Manually upload Cirrus CI wheels (temporary)

Unfortunately the deployment of Cirrus CI generated wheels (for osx-arm64 and linux-aarch64) does not get properly triggered by a release. However, they are properly uploaded to TestPyPi

  1. Go to the recently updated TestPyPi release and download all the .whl files which have the tags arm64 and aarch64.

  2. From a local directory upload these wheels using twine.

    twine upload -r pypi *.whl --verbose
    

Update conda-forge packages

On push to PyPI, the conda-forge bot should automatically pick up the presense of a new version and create a pull request on the MDAnalysis feedstock and the MDAnalysisTests feedstock. You will need to merge the MDAnalysis feedstock followed by the MDAnalysisTests feedstock in order for the new package to appear on conda-forge.

To do this you will need to:

  1. Update the meta.yaml files as necessary, especially bumping up the python and dependency minimum versions as necessary.

  2. If NumPy pins differ from those conda-forge uses, you will need to update the conda_build_config.yaml accordingly.

  3. Ask the conda-forge bot to re-render, check that CI returns green, approve and merge the pull request.

Create a release of the UserGuide

For now, the UserGuide is released at the same time as the core library. If it’s failing please fix before you do the tag / release. Here is how to update the snapshots

  1. Update the version of MDA used by the UserGuide to the release version.

  2. Re-generate the Syrupy test snapshots, and commit those a to git and confirm the build passes.

  3. Make a Pull Request with a re-generated releases.md which contains a copy of the GitHub release notes. This can be generated by doing:

    cd doc/source/scripts
    python gen_release_notes.py
    
  4. Create a new release tag and upload them for the UserGuide repository.

    git tag -m 'release 2.6.1 of the MDAnalysis UserGuide' release-2.6.1
    git push --tags origin
    
  5. This will automatically trigger a Github Action to build a new set of docs for that release and upload them. Due to the large size of the gh-pages branch on the UserGuide, this can be both slow and flaky, make sure to keep an eye out for any potential failures.

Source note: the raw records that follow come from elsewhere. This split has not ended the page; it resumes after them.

## src/rtl/jtbubl_gfx_rom_slot.sv

```systemverilog
// -----------------------------------------------------------------------------
// jtbubl_gfx_rom_slot
//
// SDRAM-side responder for the gfx tile fetcher. A tile-ROM request
// (rom_cs/rom_addr) is answered from a small tag-matched cache of 32-bit
// words. On a miss, one SDRAM read is issued and its data fills the cache.
// rom_ok is high only while the presented address matches valid cached data.
//
// Optional build macro:
//   JTBUBL_ROMSLOT_2WAY_EN : two cache entries with a 1-bit LRU pointer, so the
//                            code0/code1 rows of a tile pair can both stay
//                            resident. Undefined: a single entry.
//
// Parameters:
//   AW     : client address width (rom_addr, 16-bit word units)
//   SW     : SDRAM word-address width
//   OFFSET : SDRAM base of the gfx ROM region, added to rom_addr (wraps)
//
// Ports:
//   clk, rst      : clock, asynchronous active-high reset
//   downloading   : ROM load in progress; flushes the cache, blocks requests
//   rom_cs        : client request strobe
//   rom_addr      : client address
//   rom_data      : cached word for the matching address
//   rom_ok        : rom_data is valid for the current rom_addr
//   sdram_req     : SDRAM read request, level, held until sdram_ack
//   sdram_addr    : SDRAM read address
//   sdram_ack     : arbiter accepted the request (1-cycle pulse)
//   data_dst      : data on data_read belongs to this slot
//   data_rdy      : data_read valid strobe
//   data_read     : SDRAM read data
// -----------------------------------------------------------------------------
module jtbubl_gfx_rom_slot #(
   parameter int              AW     = 18,
   parameter int              SW     = 22,
   parameter logic [SW-1:0]   OFFSET = 22'h0
) (
   input  logic          clk,
   input  logic          rst,
   input  logic          downloading,
   input  logic          rom_cs,
   input  logic [AW-1:0] rom_addr,
   output logic [31:0]   rom_data,
   output logic          rom_ok,
   output logic          sdram_req,
   output logic [SW-1:0] sdram_addr,
   input  logic          sdram_ack,
   input  logic          data_dst,
   input  logic          data_rdy,
   input  logic [31:0]   data_read
);

   localparam logic [1:0] S_IDLE = 2'd0;
   localparam logic [1:0] S_REQ  = 2'd1;
   localparam logic [1:0] S_WAIT = 2'd2;

   logic [1:0]    r_state;
   logic [AW-1:0] r_req_addr;
   logic          r_drop;
   logic          r_sdram_req;
   logic [SW-1:0] r_sdram_addr;

   logic          r_valid0;
   logic [AW-1:0] r_tag0;
   logic [31:0]   r_data0;

   logic          w_hit0;
   logic          w_hit;
   logic          w_keep;

`ifdef JTBUBL_ROMSLOT_2WAY_EN
   logic          r_valid1;
   logic [AW-1:0] r_tag1;
   logic [31:0]   r_data1;
   logic          r_lru;
   logic          w_hit1;
   logic          w_hit_way;
   logic          w_victim;
`endif

   assign w_hit0 = r_valid0 && (r_tag0 == rom_addr);

`ifdef JTBUBL_ROMSLOT_2WAY_EN
   assign w_hit1    = r_valid1 && (r_tag1 == rom_addr);
   assign w_hit     = w_hit0 || w_hit1;
   assign w_hit_way = w_hit1;
   // A hit seen on the fill edge makes that entry MRU first, so the fill
   // replaces the other one.
   assign w_victim  = rom_ok ? ~w_hit_way : r_lru;
   assign rom_data  = w_hit1 ? r_data1 : r_data0;
`else
   assign w_hit     = w_hit0;
   assign rom_data  = r_data0;
`endif

   assign rom_ok     = rom_cs && w_hit && !downloading;
   assign sdram_req  = r_sdram_req;
   assign sdram_addr = r_sdram_addr;

   // Fill is accepted only in WAIT and only if no download overlapped the
   // outstanding request; otherwise the handshake completes with no fill.
   assign w_keep = (r_state == S_WAIT) && data_rdy && data_dst &&
                   !r_drop && !downloading;

   // Request FSM: at most one outstanding SDRAM read
   always_ff @(posedge clk or posedge rst) begin
      if (rst) begin
         r_state      <= S_IDLE;
         r_req_addr   <= '0;
         r_drop       <= 1'b0;
         r_sdram_req  <= 1'b0;
         r_sdram_addr <= '0;
      end else begin
         case (r_state)
            S_IDLE: begin
               if (rom_cs && !w_hit && !downloading) begin
                  r_req_addr   <= rom_addr;
                  r_sdram_addr <= OFFSET + SW'(rom_addr);
                  r_sdram_req  <= 1'b1;
                  r_drop       <= 1'b0;
                  r_state      <= S_REQ;
               end
            end
            S_REQ: begin
               if (downloading) r_drop <= 1'b1;
               if (sdram_ack) begin
                  r_sdram_req <= 1'b0;
                  r_state     <= S_WAIT;
               end
            end
            S_WAIT: begin
               if (downloading) r_drop <= 1'b1;
               if (data_rdy && data_dst) r_state <= S_IDLE;
            end
            default: r_state <= S_IDLE;
         endcase
      end
   end

   // Cache storage
`ifdef JTBUBL_ROMSLOT_2WAY_EN
   always_ff @(posedge clk or posedge rst) begin
      if (rst) begin
         r_valid0 <= 1'b0;
         r_tag0   <= '0;
         r_data0  <= '0;
         r_valid1 <= 1'b0;
         r_tag1   <= '0;
         r_data1  <= '0;
         r_lru    <= 1'b0;
      end else begin
         if (w_keep) begin
            if (w_victim) begin
               r_tag1  <= r_req_addr;
               r_data1 <= data_read;
            end else begin
               r_tag0  <= r_req_addr;
               r_data0 <= data_read;
            end
            r_lru <= ~w_victim;
         end else if (rom_ok) begin
            r_lru <= ~w_hit_way;
         end
         if (downloading) begin
            r_valid0 <= 1'b0;
            r_valid1 <= 1'b0;
         end else if (w_keep) begin
            if (w_victim) r_valid1 <= 1'b1;
            else          r_valid0 <= 1'b1;
         end
      end
   end
`else
   always_ff @(posedge clk or posedge rst) begin
      if (rst) begin
         r_valid0 <= 1'b0;
         r_tag0   <= '0;
         r_data0  <= '0;
      end else begin
         if (downloading) begin
            r_valid0 <= 1'b0;
         end else if (w_keep) begin
            r_valid0 <= 1'b1;
            r_tag0   <= r_req_addr;
            r_data0  <= data_read;
         end
      end
   end
`endif

endmodule

```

Create a blog post outlining the release

Create a blog post outlining the release notes and publicize it on GitHub Discussions / discord / twitter/ etc…!

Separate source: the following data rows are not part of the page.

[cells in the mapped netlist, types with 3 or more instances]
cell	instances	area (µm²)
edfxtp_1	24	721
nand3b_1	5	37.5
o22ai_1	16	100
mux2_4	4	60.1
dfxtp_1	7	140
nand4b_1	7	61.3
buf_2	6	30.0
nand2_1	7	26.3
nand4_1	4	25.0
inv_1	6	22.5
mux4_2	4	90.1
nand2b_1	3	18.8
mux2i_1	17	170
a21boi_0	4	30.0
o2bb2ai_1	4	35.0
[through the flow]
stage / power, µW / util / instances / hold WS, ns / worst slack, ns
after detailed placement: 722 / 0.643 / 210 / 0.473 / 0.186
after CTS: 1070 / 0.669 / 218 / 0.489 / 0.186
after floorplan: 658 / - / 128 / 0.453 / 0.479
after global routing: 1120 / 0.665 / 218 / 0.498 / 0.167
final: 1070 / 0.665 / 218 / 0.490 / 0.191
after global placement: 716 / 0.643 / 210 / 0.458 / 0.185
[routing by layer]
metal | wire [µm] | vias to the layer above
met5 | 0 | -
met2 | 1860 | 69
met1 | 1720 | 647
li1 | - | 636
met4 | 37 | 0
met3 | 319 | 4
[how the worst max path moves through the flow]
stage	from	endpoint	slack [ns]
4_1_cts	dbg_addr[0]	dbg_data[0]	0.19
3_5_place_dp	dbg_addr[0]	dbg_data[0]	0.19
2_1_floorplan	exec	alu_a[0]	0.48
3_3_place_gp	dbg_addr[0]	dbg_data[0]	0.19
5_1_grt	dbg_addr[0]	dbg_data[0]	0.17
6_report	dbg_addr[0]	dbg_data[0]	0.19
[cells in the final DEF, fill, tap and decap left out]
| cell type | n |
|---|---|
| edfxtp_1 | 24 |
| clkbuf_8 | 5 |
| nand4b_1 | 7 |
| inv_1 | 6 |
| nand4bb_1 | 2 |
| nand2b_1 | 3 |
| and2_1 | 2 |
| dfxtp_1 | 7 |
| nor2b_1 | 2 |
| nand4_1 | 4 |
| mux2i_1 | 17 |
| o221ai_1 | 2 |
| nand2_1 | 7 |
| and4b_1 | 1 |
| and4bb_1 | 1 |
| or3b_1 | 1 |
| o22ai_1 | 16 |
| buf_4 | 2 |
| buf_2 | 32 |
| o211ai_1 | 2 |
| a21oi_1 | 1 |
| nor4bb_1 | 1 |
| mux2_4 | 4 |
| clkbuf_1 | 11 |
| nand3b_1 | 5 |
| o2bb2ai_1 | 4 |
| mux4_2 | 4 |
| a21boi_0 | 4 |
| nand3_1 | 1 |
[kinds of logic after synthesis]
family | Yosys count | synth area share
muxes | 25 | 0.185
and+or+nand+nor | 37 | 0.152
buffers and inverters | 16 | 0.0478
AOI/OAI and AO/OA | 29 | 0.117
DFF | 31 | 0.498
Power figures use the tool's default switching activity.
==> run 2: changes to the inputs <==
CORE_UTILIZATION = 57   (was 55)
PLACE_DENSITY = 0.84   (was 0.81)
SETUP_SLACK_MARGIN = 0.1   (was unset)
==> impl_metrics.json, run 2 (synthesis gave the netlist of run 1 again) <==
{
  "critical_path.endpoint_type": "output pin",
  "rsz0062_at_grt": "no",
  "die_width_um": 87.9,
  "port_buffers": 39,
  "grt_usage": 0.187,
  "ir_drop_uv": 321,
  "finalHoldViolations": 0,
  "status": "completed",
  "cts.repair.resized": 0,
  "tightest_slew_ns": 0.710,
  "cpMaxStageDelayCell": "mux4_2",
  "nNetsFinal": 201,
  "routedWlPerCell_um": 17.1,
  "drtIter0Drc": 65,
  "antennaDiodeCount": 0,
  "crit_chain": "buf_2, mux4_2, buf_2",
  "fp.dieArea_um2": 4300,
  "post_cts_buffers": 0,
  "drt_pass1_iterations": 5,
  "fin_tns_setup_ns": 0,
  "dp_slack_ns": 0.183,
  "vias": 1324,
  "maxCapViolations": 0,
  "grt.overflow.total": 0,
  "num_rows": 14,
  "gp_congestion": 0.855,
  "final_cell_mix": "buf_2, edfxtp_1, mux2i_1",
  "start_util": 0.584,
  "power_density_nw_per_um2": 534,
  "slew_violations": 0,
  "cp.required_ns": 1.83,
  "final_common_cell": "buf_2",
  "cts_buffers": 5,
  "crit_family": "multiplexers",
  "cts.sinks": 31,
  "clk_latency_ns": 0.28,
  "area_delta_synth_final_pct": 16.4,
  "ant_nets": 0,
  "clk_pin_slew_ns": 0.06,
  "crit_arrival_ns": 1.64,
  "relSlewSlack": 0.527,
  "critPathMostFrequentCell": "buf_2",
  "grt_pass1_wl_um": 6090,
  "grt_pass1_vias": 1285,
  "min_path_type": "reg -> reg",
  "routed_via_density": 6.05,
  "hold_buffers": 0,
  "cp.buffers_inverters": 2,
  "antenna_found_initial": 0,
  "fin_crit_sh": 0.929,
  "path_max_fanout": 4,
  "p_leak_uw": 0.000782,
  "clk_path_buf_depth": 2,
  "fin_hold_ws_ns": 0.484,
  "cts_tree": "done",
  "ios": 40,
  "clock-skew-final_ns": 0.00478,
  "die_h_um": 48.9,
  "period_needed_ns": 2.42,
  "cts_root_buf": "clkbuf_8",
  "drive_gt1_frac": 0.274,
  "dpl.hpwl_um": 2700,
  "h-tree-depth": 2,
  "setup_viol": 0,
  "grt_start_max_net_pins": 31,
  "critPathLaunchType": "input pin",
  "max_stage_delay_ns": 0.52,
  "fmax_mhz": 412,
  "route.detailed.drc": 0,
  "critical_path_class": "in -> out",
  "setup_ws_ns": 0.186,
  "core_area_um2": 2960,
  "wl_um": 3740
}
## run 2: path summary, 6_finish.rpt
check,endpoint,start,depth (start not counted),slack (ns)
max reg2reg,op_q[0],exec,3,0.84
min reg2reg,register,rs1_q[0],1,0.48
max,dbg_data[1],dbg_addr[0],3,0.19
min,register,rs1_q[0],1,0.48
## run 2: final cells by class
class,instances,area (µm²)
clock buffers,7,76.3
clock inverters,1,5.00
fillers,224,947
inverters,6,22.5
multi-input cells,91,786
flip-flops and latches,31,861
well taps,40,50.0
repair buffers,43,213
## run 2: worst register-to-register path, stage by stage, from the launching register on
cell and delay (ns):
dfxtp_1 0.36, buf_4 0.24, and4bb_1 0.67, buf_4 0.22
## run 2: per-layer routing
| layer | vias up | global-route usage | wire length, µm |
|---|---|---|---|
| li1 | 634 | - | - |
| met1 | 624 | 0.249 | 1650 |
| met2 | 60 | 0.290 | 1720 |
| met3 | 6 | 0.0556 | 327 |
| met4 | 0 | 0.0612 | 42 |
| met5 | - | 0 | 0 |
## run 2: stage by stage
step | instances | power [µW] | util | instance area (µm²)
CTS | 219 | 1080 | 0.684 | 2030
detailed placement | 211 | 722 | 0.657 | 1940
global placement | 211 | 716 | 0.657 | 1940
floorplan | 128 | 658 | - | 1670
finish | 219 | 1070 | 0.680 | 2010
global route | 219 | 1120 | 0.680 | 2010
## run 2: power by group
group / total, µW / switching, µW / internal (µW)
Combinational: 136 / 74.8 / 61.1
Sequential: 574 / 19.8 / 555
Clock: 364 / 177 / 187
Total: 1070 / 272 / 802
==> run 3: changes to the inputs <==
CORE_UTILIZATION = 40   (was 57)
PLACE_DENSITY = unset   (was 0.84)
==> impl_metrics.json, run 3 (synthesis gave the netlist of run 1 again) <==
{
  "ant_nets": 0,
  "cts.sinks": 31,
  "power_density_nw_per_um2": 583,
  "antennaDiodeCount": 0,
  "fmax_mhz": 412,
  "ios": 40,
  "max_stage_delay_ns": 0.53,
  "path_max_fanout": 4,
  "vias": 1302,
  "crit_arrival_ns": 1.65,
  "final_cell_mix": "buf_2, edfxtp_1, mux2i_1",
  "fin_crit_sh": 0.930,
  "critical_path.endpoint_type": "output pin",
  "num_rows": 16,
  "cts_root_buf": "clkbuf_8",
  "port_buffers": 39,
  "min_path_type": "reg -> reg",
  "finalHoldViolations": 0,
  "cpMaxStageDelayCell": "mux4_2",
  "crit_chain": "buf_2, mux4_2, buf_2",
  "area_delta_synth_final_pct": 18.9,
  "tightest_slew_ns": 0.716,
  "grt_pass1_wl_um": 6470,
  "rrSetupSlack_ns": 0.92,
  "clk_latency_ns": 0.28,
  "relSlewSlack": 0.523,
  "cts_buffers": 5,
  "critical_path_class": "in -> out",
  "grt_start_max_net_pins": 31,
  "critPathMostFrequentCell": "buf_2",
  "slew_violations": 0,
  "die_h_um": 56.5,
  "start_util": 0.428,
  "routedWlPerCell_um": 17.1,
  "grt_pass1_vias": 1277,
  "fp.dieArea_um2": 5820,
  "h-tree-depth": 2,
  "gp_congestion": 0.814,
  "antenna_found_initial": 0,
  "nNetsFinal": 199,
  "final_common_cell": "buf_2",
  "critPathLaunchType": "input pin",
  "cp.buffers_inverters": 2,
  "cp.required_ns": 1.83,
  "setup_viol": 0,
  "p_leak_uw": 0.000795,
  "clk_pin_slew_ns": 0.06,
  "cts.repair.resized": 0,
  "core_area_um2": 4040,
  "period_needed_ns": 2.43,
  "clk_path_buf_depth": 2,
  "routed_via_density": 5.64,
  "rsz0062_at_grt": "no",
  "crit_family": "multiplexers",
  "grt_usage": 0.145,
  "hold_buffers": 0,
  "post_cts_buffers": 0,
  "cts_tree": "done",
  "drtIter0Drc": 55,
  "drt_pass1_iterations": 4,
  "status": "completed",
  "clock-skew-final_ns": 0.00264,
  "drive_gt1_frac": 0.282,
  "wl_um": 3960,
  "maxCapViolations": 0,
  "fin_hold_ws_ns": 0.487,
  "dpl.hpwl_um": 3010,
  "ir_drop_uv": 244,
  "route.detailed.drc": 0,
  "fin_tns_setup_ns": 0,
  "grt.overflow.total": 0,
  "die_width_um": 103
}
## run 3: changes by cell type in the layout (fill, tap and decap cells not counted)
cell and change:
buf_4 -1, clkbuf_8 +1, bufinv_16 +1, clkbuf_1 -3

Increment develop branch files ready for the next version

Once the release is completed you can go ahead and update the develop branch so that it is ready for the next round of development.

  1. Update the 4 version file locations with the -dev0 appended version of the next release.

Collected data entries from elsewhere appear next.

===== src/rtl/uart_tx_fifo_if.sv =====
// Processor-side write port and UART-side load port of the transmit FIFO.
// The master drives strobes and txrdy; the slave (the FIFO) drives load, data and status.
interface uart_tx_fifo_if #(
  parameter int AW = 4
);
  logic        wr;
  logic [7:0]  din;
  logic        txrdy;
  logic        clr_ovf;
  logic        load;
  logic [7:0]  dout;
  logic        full;
  logic        empty;
  logic [AW:0] count;
  logic        ovf;

  modport master (
    output wr, din, txrdy, clr_ovf,
    input  load, dout, full, empty, count, ovf
  );

  modport slave (
    input  wr, din, txrdy, clr_ovf,
    output load, dout, full, empty, count, ovf
  );
endinterface


===== src/rtl/uart_tx_fifo.sv =====
// Circular-buffer transmit FIFO feeding a UART one byte per txrdy handshake,
// with a sticky overflow flag and a timeout for a UART that never drops txrdy.
module uart_tx_fifo #(
  parameter int DEPTH = 16,
  parameter int AW    = 4
) (
  input logic         clk,
  input logic         rst,
  uart_tx_fifo_if.slave bus
);
  typedef enum logic [1:0] {
    IDLE    = 2'd0,
    LOAD    = 2'd1,
    WAIT_LO = 2'd2,
    WAIT_HI = 2'd3
  } state_t;

  localparam logic [AW:0] DEPTH_CNT = (AW+1)'(DEPTH);

  state_t        state, state_nxt;
  logic [7:0]    mem [DEPTH];
  logic [AW-1:0] wr_ptr, rd_ptr;
  logic [AW:0]   count;
  logic [3:0]    tmo;
  logic [7:0]    dout_q;
  logic          ovf_q;
  logic          full_c, empty_c;
  logic          pop, accept, drop;

  assign full_c  = (count == DEPTH_CNT);
  assign empty_c = (count == '0);
  assign pop     = (state == LOAD);
  // A full FIFO still takes a write when the LOAD pop frees a slot at the same edge.
  assign accept  = bus.wr && (!full_c || pop);
  assign drop    = bus.wr && full_c && !pop;

  always_ff @(posedge clk) begin
    if (accept) mem[wr_ptr] <= bus.din;
  end

  always_ff @(posedge clk or posedge rst) begin
    if (rst) begin
      wr_ptr <= '0;
      rd_ptr <= '0;
      count  <= '0;
      ovf_q  <= 1'b0;
    end else begin
      if (accept) wr_ptr <= wr_ptr + 1'b1;
      if (pop)    rd_ptr <= rd_ptr + 1'b1;
      case ({accept, pop})
        2'b10:   count <= count + 1'b1;
        2'b01:   count <= count - 1'b1;
        default: count <= count;
      endcase
      if (drop)             ovf_q <= 1'b1;
      else if (bus.clr_ovf) ovf_q <= 1'b0;
    end
  end

  always_ff @(posedge clk or posedge rst) begin
    if (rst) state <= IDLE;
    else     state <= state_nxt;
  end

  always_comb begin
    state_nxt = state;
    case (state)
      IDLE:    if (!empty_c && bus.txrdy) state_nxt = LOAD;
      LOAD:    state_nxt = WAIT_LO;
      WAIT_LO: begin
        if (!bus.txrdy)      state_nxt = WAIT_HI;
        else if (tmo == 4'd15) state_nxt = IDLE;
      end
      WAIT_HI: if (bus.txrdy) state_nxt = IDLE;
      default: state_nxt = IDLE;
    endcase
  end

  always_comb begin
    bus.load = (state == LOAD);
  end

  always_ff @(posedge clk or posedge rst) begin
    if (rst) begin
      dout_q <= '0;
      tmo    <= '0;
    end else begin
      case (state)
        IDLE:    if (state_nxt == LOAD) dout_q <= mem[rd_ptr];
        LOAD:    tmo <= '0;
        WAIT_LO: if (bus.txrdy && tmo != 4'd15) tmo <= tmo + 1'b1;
        default: ;
      endcase
    end
  end

  assign bus.dout  = dout_q;
  assign bus.full  = full_c;
  assign bus.empty = empty_c;
  assign bus.count = count;
  assign bus.ovf   = ovf_q;
endmodule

  2. Update the CHANGELOG with a new entry for the next release.

  3. Once these changes are merged into the develop branch, message the developers on discord and GitHub Discussions letting them know that the feature freeze is over.

Clean up old developer builds of the documentation

Whilst new docs are automatically deployed on a release, old developer builds (appended with -dev) are not automatically cleaned up. To avoid causing large amounts of files being uploaded to GitHub Pages, we need to delete these old developer builds manually. To do this switch to the gh-pages branch, delete these old files, and push the change directly. You should do this for both the core library and the UserGuide.

While this is still a manual procedure, you should also edit versions.json to remove the old dev links.